WHAT TO PRODUCE: Could you set down exactly the lines of the data below, starting at the one that holds "A1 B1 Y1 ; 4" and ending at the one that holds "start: declaration ; 46", both included, and only those?
** EXERCISE MATERIAL follows **
--- config.mk ---
export PLATFORM = sky130hd
export DESIGN_NAME = uart_rx_frame
export DESIGN_NICKNAME = d
export VERILOG_FILES = /design/src/rtl/uart_rx_frame.sv
export SDC_FILE = /design/constraint.sdc
export NUM_CORES = 1
export LEC_CHECK = 0
export CORE_MARGIN = 4
export CORE_UTILIZATION = 30
export DETAILED_ROUTE_END_ITERATION = 8
export GPL_TIMING_DRIVEN = 0
export SYNTH_ARGS = -nofsm -noshare
export SYNTH_HDL_FRONTEND = slang
export SYNTH_SLANG_ARGS = --single-unit
--- constraint.sdc ---
create_clock -name clk -period 2.7 [get_ports clk]
set_input_delay 0.54 -clock clk [delete_from_list [all_inputs] [get_ports clk]]
set_output_delay 0.54 -clock clk [all_outputs]
set_load 0.05 [all_outputs]
--- src/rtl/uart_rx_frame.sv ---
`default_nettype none
// +------------------------------------------------------------------+
// | uart_rx_frame : parametrised UART receiver with 3-sample voting, |
// | parity/framing/break detection and a valid/ready output register.|
// | Revision 1.0                                                     |
// +------------------------------------------------------------------+
module uart_rx_frame #(
  parameter int CLKS_PER_BIT = 16,
  parameter int DATA_BITS    = 8,
  parameter int PARITY       = 0,
  parameter int STOP_BITS    = 1
) (
  input  logic                 clk,
  input  logic                 reset,
  input  logic                 serial_i,
  input  logic                 ready_i,
  output logic [DATA_BITS-1:0] data_o,
  output logic                 valid_o,
  output logic                 parity_err_o,
  output logic                 frame_err_o,
  output logic                 break_o,
  output logic                 overrun_o,
  output logic                 busy_o
);

  localparam int TW  = $clog2(CLKS_PER_BIT);
  localparam int MID = CLKS_PER_BIT / 2;

  localparam logic [TW-1:0] C_T_LAST   = TW'(CLKS_PER_BIT - 1);
  localparam logic [TW-1:0] C_T_MID_M1 = TW'(MID - 1);
  localparam logic [TW-1:0] C_T_MID    = TW'(MID);
  localparam logic [TW-1:0] C_T_MID_P1 = TW'(MID + 1);
  localparam logic [3:0]    C_BIT_LAST = 4'(DATA_BITS - 1);
  localparam logic          C_STOP_LAST = 1'(STOP_BITS - 1);

  localparam logic [2:0] C_IDLE      = 3'd0;
  localparam logic [2:0] C_START     = 3'd1;
  localparam logic [2:0] C_DATA      = 3'd2;
  localparam logic [2:0] C_PARITY    = 3'd3;
  localparam logic [2:0] C_STOP      = 3'd4;
  localparam logic [2:0] C_WAIT_HIGH = 3'd5;

  logic                 sync1_q, rx_s_q;
  logic                 s0_q, s1_q;
  logic [2:0]           state_q, state_d;
  logic [TW-1:0]        timer_q, timer_d;
  logic [3:0]           bit_idx_q, bit_idx_d;
  logic                 stop_idx_q, stop_idx_d;
  logic [DATA_BITS-1:0] shift_q, shift_d;
  logic                 par_q, par_d;
  logic                 fe_q, fe_d;

  logic w_last, w_vote, w_maj;
  logic w_done, w_fe_final, w_pe, w_brk, w_par_x;
  logic w_xfer, w_load;

  assign w_last = (timer_q == C_T_LAST);
  assign w_vote = (timer_q == C_T_MID_P1);
  assign w_maj  = (s0_q & s1_q) | (s0_q & rx_s_q) | (s1_q & rx_s_q);

  // State register, input synchroniser and vote sample holders
  always_ff @(posedge clk) begin
    if (reset) begin
      sync1_q    <= 1'b1;
      rx_s_q     <= 1'b1;
      s0_q       <= 1'b1;
      s1_q       <= 1'b1;
      state_q    <= C_IDLE;
      timer_q    <= '0;
      bit_idx_q  <= '0;
      stop_idx_q <= 1'b0;
      shift_q    <= '0;
      par_q      <= 1'b0;
      fe_q       <= 1'b0;
    end else begin
      sync1_q    <= serial_i;
      rx_s_q     <= sync1_q;
      if (timer_q == C_T_MID_M1) s0_q <= rx_s_q;
      if (timer_q == C_T_MID)    s1_q <= rx_s_q;
      state_q    <= state_d;
      timer_q    <= timer_d;
      bit_idx_q  <= bit_idx_d;
      stop_idx_q <= stop_idx_d;
      shift_q    <= shift_d;
      par_q      <= par_d;
      fe_q       <= fe_d;
    end
  end

  // Next-state logic
  always_comb begin
    state_d    = state_q;
    timer_d    = w_last ? '0 : timer_q + 1'b1;
    bit_idx_d  = bit_idx_q;
    stop_idx_d = stop_idx_q;
    shift_d    = shift_q;
    par_d      = par_q;
    fe_d       = fe_q;
    case (state_q)
      C_IDLE: begin
        timer_d    = '0;
        bit_idx_d  = '0;
        stop_idx_d = 1'b0;
        fe_d       = 1'b0;
        par_d      = 1'b0;
        if (!rx_s_q) state_d = C_START;
      end
      C_START: begin
        if (w_vote && w_maj) state_d = C_IDLE;
        else if (w_last) begin
          state_d   = C_DATA;
          bit_idx_d = '0;
        end
      end
      C_DATA: begin
        for (int i = 0; i < DATA_BITS; i++)
          if (w_vote && bit_idx_q == 4'(i)) shift_d[i] = w_maj;
        if (w_last) begin
          if (bit_idx_q == C_BIT_LAST) state_d = (PARITY != 0) ? C_PARITY : C_STOP;
          else bit_idx_d = bit_idx_q + 4'd1;
        end
      end
      C_PARITY: begin
        if (w_vote) par_d = w_maj;
        if (w_last) state_d = C_STOP;
      end
      C_STOP: begin
        if (w_vote && !w_maj) fe_d = 1'b1;
        // The final stop bit ends the frame mid-bit so the next start edge is not missed
        if (stop_idx_q == C_STOP_LAST) begin
          if (w_vote) state_d = w_fe_final ? C_WAIT_HIGH : C_IDLE;
        end else if (w_last) begin
          stop_idx_d = stop_idx_q + 1'b1;
        end
      end
      C_WAIT_HIGH: begin
        timer_d = '0;
        if (rx_s_q) state_d = C_IDLE;
      end
      default: state_d = C_IDLE;
    endcase
  end

  // Output logic: frame completion and status flags
  always_comb begin
    w_done     = (state_q == C_STOP) && (stop_idx_q == C_STOP_LAST) && w_vote;
    w_fe_final = fe_q | ~w_maj;
    w_par_x    = (^shift_q) ^ par_q;
    if (PARITY == 1)      w_pe = ~w_par_x;
    else if (PARITY == 2) w_pe = w_par_x;
    else                  w_pe = 1'b0;
    w_brk  = w_fe_final & ~(|shift_q) & ((PARITY == 0) | ~par_q);
    w_xfer = valid_o & ready_i;
    w_load = w_done & (~valid_o | w_xfer);
  end

  always_ff @(posedge clk) begin
    if (reset) begin
      data_o       <= '0;
      valid_o      <= 1'b0;
      parity_err_o <= 1'b0;
      frame_err_o  <= 1'b0;
      break_o      <= 1'b0;
      overrun_o    <= 1'b0;
      busy_o       <= 1'b0;
    end else begin
      overrun_o <= w_done & ~w_load;
      busy_o    <= (state_q != C_IDLE);
      if (w_load) begin
        data_o       <= shift_q;
        parity_err_o <= w_pe;
        frame_err_o  <= w_fe_final;
        break_o      <= w_brk;
        valid_o      <= 1'b1;
      end else if (w_xfer) begin
        valid_o <= 1'b0;
      end
    end
  end

endmodule
`default_nettype wire

After elaboration in Yosys (flattened, before gate mapping)
Index checks and enable logic that the tools add are counted.
W data, S select, Z words.
- input port bits: 4
- logic and storage cells: 125
- register bits: 38
- output and inout port bits: 14
- add/subtract/negate cells: 3
- equal/unequal tests: 28
- mux-type cells: 23
- reductions and logical operators: 32
- bitwise gates (word level): 16
- operators by type and width (kind ; count):
    $mux W3 ; 10
    $ne A2 B2 Y1 const B ; 11
    $eq A4 B3 Y1 const B ; 5
    $pmux W3 S6 ; 1
    $reduce_and A2 Y1 ; 9
    $mux W4 ; 4
    $eq A4 B4 Y1 const B ; 3
    $logic_and A1 B1 Y1 ; 12
    $pmux W4 S3 ; 1
    $add A4 B1 Y4 const B ; 2
    $eq A4 B2 Y1 const B ; 2
    $reduce_and A8 Y1 ; 1
    $reduce_or A8 Y1 ; 1
    $and A1 B1 Y1 ; 7
    $eq A3 B2 Y1 const B ; 2
    $eq A3 B3 Y1 const B ; 2
    $reduce_bool A3 Y1 ; 2
    $mux W1 ; 5
    $not A1 Y1 ; 5
    $reduce_and A5 Y1 ; 1
    $eq A4 B1 Y1 const B ; 1
    $logic_not A4 Y1 ; 1
    $or A1 B1 Y1 ; 4
    $pmux W1 S2 ; 2
    7 further kinds ; 8

Longest topological paths before layout
Gate-level depths: netlist of the first run.
- depth in word-level cells: 9
- depth in mapped cells: 8
- depth with buffers taken out: 6

Worst setup path after synthesis of the first run
Ideal clock, no wire load.
- kind: register to register
- start point: register timer_q[0]
- end point: register bit_idx_q[1]
- cell stages (with the launch flop): 6
- library setup time: 121 ps
- path slack: 1107 ps
- arrival: 1472 ps
- period minus slack after synthesis: 1593 ps
- required time: 2579 ps
- buffers on the path: 0
- cells stage by stage: dfxtp_1 -> ha_1 -> nand3_1 -> o21ai_0 -> and3_1 -> mux2_2
- word-level cells in the longest chain between the ends: 4
- elaborated cells on any way between the ends: 7
- classes of those cells: eq/ne: 5; reduce/logical: 2
- RTL lines (what ; line ; source):
    start: declaration ; 46 ; logic [TW-1:0] timer_q, timer_d;
    start signal: assignment ; 81 ; timer_q <= timer_d;
    $eq A4 B4 Y1 ; 58 ; assign w_vote = (timer_q == C_T_MID_P1);
    $logic_and A1 B1 Y1 ; 109 ; if (w_vote && w_maj) state_d = C_IDLE;
    $ne A2 B2 Y1 (no source line) ; - ;
    $reduce_and A5 Y1 (no source line) * ; - ;
    end signal: assignment ; 82 ; bit_idx_q <= bit_idx_d;
    end: declaration ; 47 ; logic [3:0] bit_idx_q, bit_idx_d;
Every way passes the cells marked *; elsewhere a longest branch is shown, timed or not.
A chain may end at the register's enable or synchronous reset.

Final worst setup path of the first run
- start point: register data_o[1]
- end point: output port data_o[1]
- RTL lines (what ; line ; source):
    start: declaration ; 17 ; output logic [DATA_BITS-1:0] data_o,
    start signal: assignment ; 170 ; data_o <= shift_q;
No word-level cell between the ends.

==> flow_metrics.env, run 1 <==
export IMPL_yosys_area_top_type="dfxtp_1"
export IMPL_ios=18
export IMPL_rr_worst_depth=5
export IMPL_maxSlewHeadroom_pct=66.5
export IMPL_met2_usage_pct=16.8
export IMPL_synth_most_common_cell="dfxtp_1"
export IMPL_antenna_cells=0
export IMPL_cp_slowest_cell="clkdlybuf4s50_1"
export IMPL_wl_per_cell_microns=12.5
export IMPL_synth_edf_count=0
export IMPL_grt_pass1_vias=1409
export IMPL_cp_top_family="buffers and inverters"
export IMPL_syn_avg_cell_area_sq_um=9.23
export IMPL_rsz0062_at_grt="false"
export IMPL_power_density_nw_per_um2=643
export IMPL_grt_use_met1_pct=13.7
export IMPL_clockBufferDepth=2
export IMPL_routabilityCongestion=0.824
export IMPL_clk_pin_slew_ns=0.08
export IMPL_root_buffer="clkbuf_8"
export IMPL_p_leak_nw=0.926
export IMPL_area_growth_pct=21.0
export IMPL_track_usage_pct=10.8
export IMPL_drt_first_iter_violations=47
export IMPL_synth_compound_area_share_pct=10.4
export IMPL_cts_setup_buffers=0
export IMPL_ys_seq_elements=38
export IMPL_criticalPathCategory="reg2out"
export IMPL_place_ws_ns=0.822
export IMPL_worst_path_buf_inv=1
export IMPL_min_period_over_period_pct=74.0
export IMPL_routed_wl_microns=3620
export IMPL_ir_worst_vdd_v=0.000340
export IMPL_fp_dieW_microns=85.5
export IMPL_synth_top_cell_area_share_pct=42.3
export IMPL_timing_fmax_mhz=501
export IMPL_drive_above_1_share_pct=11.0
export IMPL_whs_path_depth=1
export IMPL_drtAntennaViolNets=0
export IMPL_synthTopCellsByArea="dfxtp_1 42%, mux2i_1 10%, nor2_1 7.3%"
export IMPL_worstPathMaxFanout=2
export IMPL_synth_ff_type="dfxtp_1"
export IMPL_synth_seq_area_share_pct=42.3
export IMPL_r2r_end="bit_idx_q[1]"
export IMPL_insertion_delay_ns=0.30
export IMPL_start_util_pct=31.7
export IMPL_antenna_found_initial=0
export IMPL_synthXorXnorAreaFrac_pct=1.46
export IMPL_cp_data_required_time_ns=2.16
export IMPL_fillers=606
export IMPL_cp_end_kind="output port"
export IMPL_hold_class="reg2reg"
export IMPL_setup_viol=0
export IMPL_syn_nets=206
export IMPL_grt_overflow=0
export IMPL_status="complete, no violations"
export IMPL_grt_max_degree=14
export IMPL_die_y_microns=85.5
export IMPL_fin_skew_ns=0.00757
export IMPL_setup_tns_ns=0
export IMPL_synth_area_sq_um=1800
export IMPL_vias_per_cell=4.99
export IMPL_finalHoldViolations=0
export IMPL_maxCapViolCount=0
export IMPL_cts_sinks=38
export IMPL_synth_top_family_by_area="simple AND/OR/NAND/NOR gates"
export IMPL_synth_simple_area_share_pct=22.9
export IMPL_cts_hold_buf=0
export IMPL_grt_use_met3_pct=3.01
export IMPL_htreeDepth=2
export IMPL_hold_end="rx_s_q"
export IMPL_async_reset_ff_share_pct=0
export IMPL_via_count=1446
export IMPL_yosysUniqueCellTypes=47
export IMPL_dp_hpwl_microns=2620
export IMPL_syn_inst=195
export IMPL_worst_slew_pin_slew_ns=0.501
export IMPL_r2r_slack_ns=0.81
export IMPL_core_area_sq_um=5680
export IMPL_period_minus_slack_ns=2.00
export IMPL_slew_violations=0
export IMPL_port_buffers=15
export IMPL_die_area_sq_um=7310
export IMPL_min_from="sync1_q"
export IMPL_drt_first_pass_iters=4
export IMPL_setup_worst_path_start_class="flop"
export IMPL_row_count=27
export IMPL_cts_tree="built"
export IMPL_r2r_start="timer_q[0]"
export IMPL_crit_path_cell_trace="clkdlybuf4s50_1"
export IMPL_busiest_layer="met2"
export IMPL_cts_resized=0
export IMPL_max_stage_delay_ns=0.81
export IMPL_synth_common_cells="38 x dfxtp_1, 35 x nor2_1, 18 x mux2i_1"
export IMPL_yosysWarnings=0
export IMPL_cp_arrival_ns=1.46
export IMPL_yosys_area_share_adder_pct=5.49
export IMPL_grt_pass1_wl_microns=6340
export IMPL_nNetsFinal=228
export IMPL_drc=0
export IMPL_cts_buffers=5
export IMPL_synthMuxAreaShare_pct=10.6
export IMPL_timing_final_ws_setup_ns=0.702
worst register-to-register path, cell delays in order, from the launching register on:
cell	delay (ns)
dfxtp_1	0.40
ha_1	0.26
nand3_1	0.26
o21ai_0	0.24
and3_1	0.28
mux2_2	0.35
layer usage:
layer	part of all wire (%)	wire length (microns)
met1	48	1730
met5	0	0
met2	46	1650
met4	2.2	80
met3	4.5	164
through the flow:
step	instance area [sq um]	power (mW)	hold WS [ns]	cells	util, %
finish	2180	1.40	0.414	290	38.4
global route	2180	1.47	0.433	290	38.4
CTS	2180	1.41	0.417	290	38.4
detailed placement	2040	0.828	0.398	282	36.0
global placement	2040	0.829	0.391	282	36.0
floorplan	1800	0.779	0.389	195	-
registers in the layout, summed over array words and instances, names as in the netlist, 3 cells and up:
register,count
shift_q,8
state_q,3
bit_idx_q,4
timer_q,4
data_o,8
final cells by class:
cell class                 count  area, sq um  area share (%)
timing repair buffer          15          150            6.89
clock inverter                 3         68.8            3.16
tap                           72         90.1            4.14
multi-input combinational    134          920            42.2
inverter                       8         30.0            1.38
clock buffer                   5         68.8            3.16
buffer                        15         90.1            4.14
sequential                    38          761            34.9
worst max path at each step:
stage | start | to | slack (ns) | cells after the start
floorplan | timer_q[0] | bit_idx_q[1] | 1.11 | 5
global placement | ready_i | data_o[3] | 0.85 | 6
detailed placement | timer_q[0] | bit_idx_q[1] | 0.82 | 5
CTS | data_o[1] | data_o[1] | 0.69 | 1
global route | data_o[1] | data_o[1] | 0.66 | 1
finish | data_o[1] | data_o[1] | 0.70 | 1
where the power goes:
part | switching (mW) | internal [mW] | total (mW)
Sequential | 0.0152 | 0.581 | 0.596
Combinational | 0.137 | 0.0835 | 0.220
Clock | 0.214 | 0.370 | 0.584
Total | 0.366 | 1.03 | 1.40
layout by cell type (no fill, tap or decap), types with 5 or more instances in the layout:
master	n
clkbuf_8	5
dfxtp_1	38
nor2_1	35
clkbuf_1	6
inv_1	8
clkdlybuf4s50_1	15
nand2b_1	5
nand4_1	5
nand4b_1	5
ha_1	7
mux2i_1	18
kinds of logic after synthesis:
family                   after synthesis
adder cells (fa/ha/maj)                8
XOR/XNOR                               3
other                                  1
flip-flops                            38
AO/OA/AOI/OAI                         26
buffers and inverters                 23
multiplexers                          19
AND/OR/NAND/NOR                       77
Note: power is estimated with default switching activity, not from simulation.
==> run 2, diff against run 1 <==
==> constraint.sdc (replaced) <==
create_clock -name clk -period 2 [get_ports clk]
set_input_delay 0.4 -clock clk [delete_from_list [all_inputs] [get_ports clk]]
set_output_delay 0.4 -clock clk [all_outputs]
set_load 0.05 [all_outputs]
==> run 2 against run 1 <==
Against the previous run:
- sequential share of layout area down 0.080 points
- core utilization is 0.088 points higher
- largest cell class unchanged
- flip-flop and latch count stayed put
- wire length is essentially flat
- worst setup slack got worse by 0.56 ns
- clock skew about the same
- final cell count unchanged
- clock-buffer cell count is the same
- critical path depth unchanged
==> flow_metrics.env, run 2 (same netlist as run 1, synthesis figures left out) <==
export IMPL_track_usage_pct=10.8
export IMPL_clockBufferDepth=2
export IMPL_die_y_microns=85.5
export IMPL_setup_tns_ns=0
export IMPL_antenna_found_initial=0
export IMPL_drt_first_pass_iters=4
export IMPL_timing_final_ws_setup_ns=0.142
export IMPL_cts_buffers=5
export IMPL_maxCapViolCount=0
export IMPL_root_buffer="clkbuf_8"
export IMPL_drive_above_1_share_pct=11.5
export IMPL_power_density_nw_per_um2=866
export IMPL_cp_top_family="buffers and inverters"
export IMPL_totalPowerFinal_mw=1.89
export IMPL_grt_max_degree=14
export IMPL_place_ws_ns=0.122
export IMPL_start_util_pct=31.7
export IMPL_switching_share_pct=26.1
export IMPL_period_minus_slack_ns=1.86
export IMPL_antenna_cells=0
export IMPL_fin_skew_ns=0.00752
export IMPL_mostFrequentLayoutCell="dfxtp_1"
export IMPL_grt_overflow=0
export IMPL_wl_per_cell_microns=12.5
export IMPL_via_count=1446
export IMPL_cts_sinks=38
export IMPL_worstPathMaxFanout=2
export IMPL_fp_dieW_microns=85.5
export IMPL_cp_arrival_ns=1.46
export IMPL_fillers=603
export IMPL_port_buffers=15
export IMPL_finalInstanceArea_sq_um=2180
export IMPL_nNetsFinal=228
export IMPL_cts_hold_buf=0
export IMPL_grt_pass1_vias=1409
export IMPL_insertion_delay_ns=0.30
export IMPL_status="complete, no violations"
export IMPL_hold_class="reg2reg"
export IMPL_row_count=27
export IMPL_core_area_sq_um=5680
export IMPL_clk_pin_slew_ns=0.08
export IMPL_seq_power_share_pct=42.6
export IMPL_cp_slowest_cell="clkdlybuf4s50_1"
export IMPL_ir_worst_vdd_v=0.000458
export IMPL_pwr_share_comb_pct=15.7
export IMPL_max_stage_delay_ns=0.81
export IMPL_routabilityCongestion=0.824
export IMPL_grt_pass1_wl_microns=6340
export IMPL_reg_top3="data_o: 8 flops, shift_q: 8 flops"
export IMPL_min_period_over_period_pct=92.9
export IMPL_crit_path_cell_trace="clkdlybuf4s50_1"
export IMPL_htreeDepth=2
export IMPL_p_sw_mw=0.494
export IMPL_drtAntennaViolNets=0
export IMPL_dp_hpwl_microns=2620
export IMPL_setup_viol=0
export IMPL_area_growth_pct=21.3
export IMPL_criticalPathCategory="reg2out"
export IMPL_timing_fmax_mhz=538
export IMPL_maxSlewHeadroom_pct=66.5
export IMPL_slew_violations=0
export IMPL_p_leak_nw=0.926
export IMPL_routed_wl_microns=3620
export IMPL_die_area_sq_um=7310
export IMPL_power_frac_clock_pct=41.7
export IMPL_drt_first_iter_violations=43
export IMPL_placed_area_sq_um=2040
export IMPL_ios=18
export IMPL_finalHoldViolations=0
export IMPL_drc=0
export IMPL_rsz0062_at_grt="false"
export IMPL_holdWs_ns=0.414
export IMPL_p_int_mw=1.40
export IMPL_cp_data_required_time_ns=1.60
export IMPL_setup_worst_path_start_class="flop"
export IMPL_cts_tree="built"
export IMPL_worst_slew_pin_slew_ns=0.501
export IMPL_worst_path_buf_inv=1
export IMPL_layout_common_cells="38 x dfxtp_1, 35 x nor2_1, 18 x mux2i_1, 15 x clkdlybuf4s50_1, 8 x inv_1"
export IMPL_cp_end_kind="output port"
export IMPL_cts_resized=0
export IMPL_cts_setup_buffers=0
export IMPL_vias_per_cell=4.99
[run 2: cell counts in the layout (fill, tap and decap cells not counted)]
No cell type changed its count.
[run 2: worst paths after layout]
check	from	endpoint	slack, ns	cells after the start
min	sync1_q	rx_s_q	0.41	1
max	data_o[1]	data_o[1]	0.14	1
max reg2reg	timer_q[0]	bit_idx_q[1]	0.20	5
min reg2reg	sync1_q	rx_s_q	0.41	1
[run 2: area by class of cell]
class / instances / area (sq um) / share of cell area (%)
clock buffers: 5 / 68.8 / 3.15
clock inverters: 3 / 68.8 / 3.15
multi-input cells: 134 / 925 / 42.3
plain buffers: 15 / 90.1 / 4.13
inverters: 8 / 30.0 / 1.38
flip-flops and latches: 38 / 761 / 34.8
well taps: 72 / 90.1 / 4.13
repair buffers: 15 / 150 / 6.88
[run 2: stage by stage]
step                      utilization (%)  std cells
after floorplan                         -        195
after global placement               36.0        282
after detailed placement             36.0        282
after CTS                            38.4        290
after global routing                 38.5        290
final                                38.5        290
[run 2: metal layers]
metal	GRT usage, %	wire [microns]	vias up
met1	13.7	1730	686
met4	5.18	80	0
met2	16.8	1650	31
li1	-	-	719
met5	0	0	-
met3	3.01	164	10
[run 2: power by group through the flow]
stage          Sequential [mW]  Combinational [mW]  Clock (mW)
6_report                 0.805               0.298       0.789
5_1_grt                  0.810               0.330       0.839
4_1_cts                  0.805               0.297       0.805
3_5_place_dp             0.823               0.295           0
3_3_place_gp             0.823               0.297           0
2_1_floorplan            0.839               0.213           0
** End of EXERCISE MATERIAL **
RESULT FOR THIS TASK:
    $or A1 B1 Y1 ; 4
    $pmux W1 S2 ; 2
    7 further kinds ; 8

Longest topological paths before layout
Gate-level depths: netlist of the first run.
- depth in word-level cells: 9
- depth in mapped cells: 8
- depth with buffers taken out: 6

Worst setup path after synthesis of the first run
Ideal clock, no wire load.
- kind: register to register
- start point: register timer_q[0]
- end point: register bit_idx_q[1]
- cell stages (with the launch flop): 6
- library setup time: 121 ps
- path slack: 1107 ps
- arrival: 1472 ps
- period minus slack after synthesis: 1593 ps
- required time: 2579 ps
- buffers on the path: 0
- cells stage by stage: dfxtp_1 -> ha_1 -> nand3_1 -> o21ai_0 -> and3_1 -> mux2_2
- word-level cells in the longest chain between the ends: 4
- elaborated cells on any way between the ends: 7
- classes of those cells: eq/ne: 5; reduce/logical: 2
- RTL lines (what ; line ; source):
    start: declaration ; 46 ; logic [TW-1:0] timer_q, timer_d;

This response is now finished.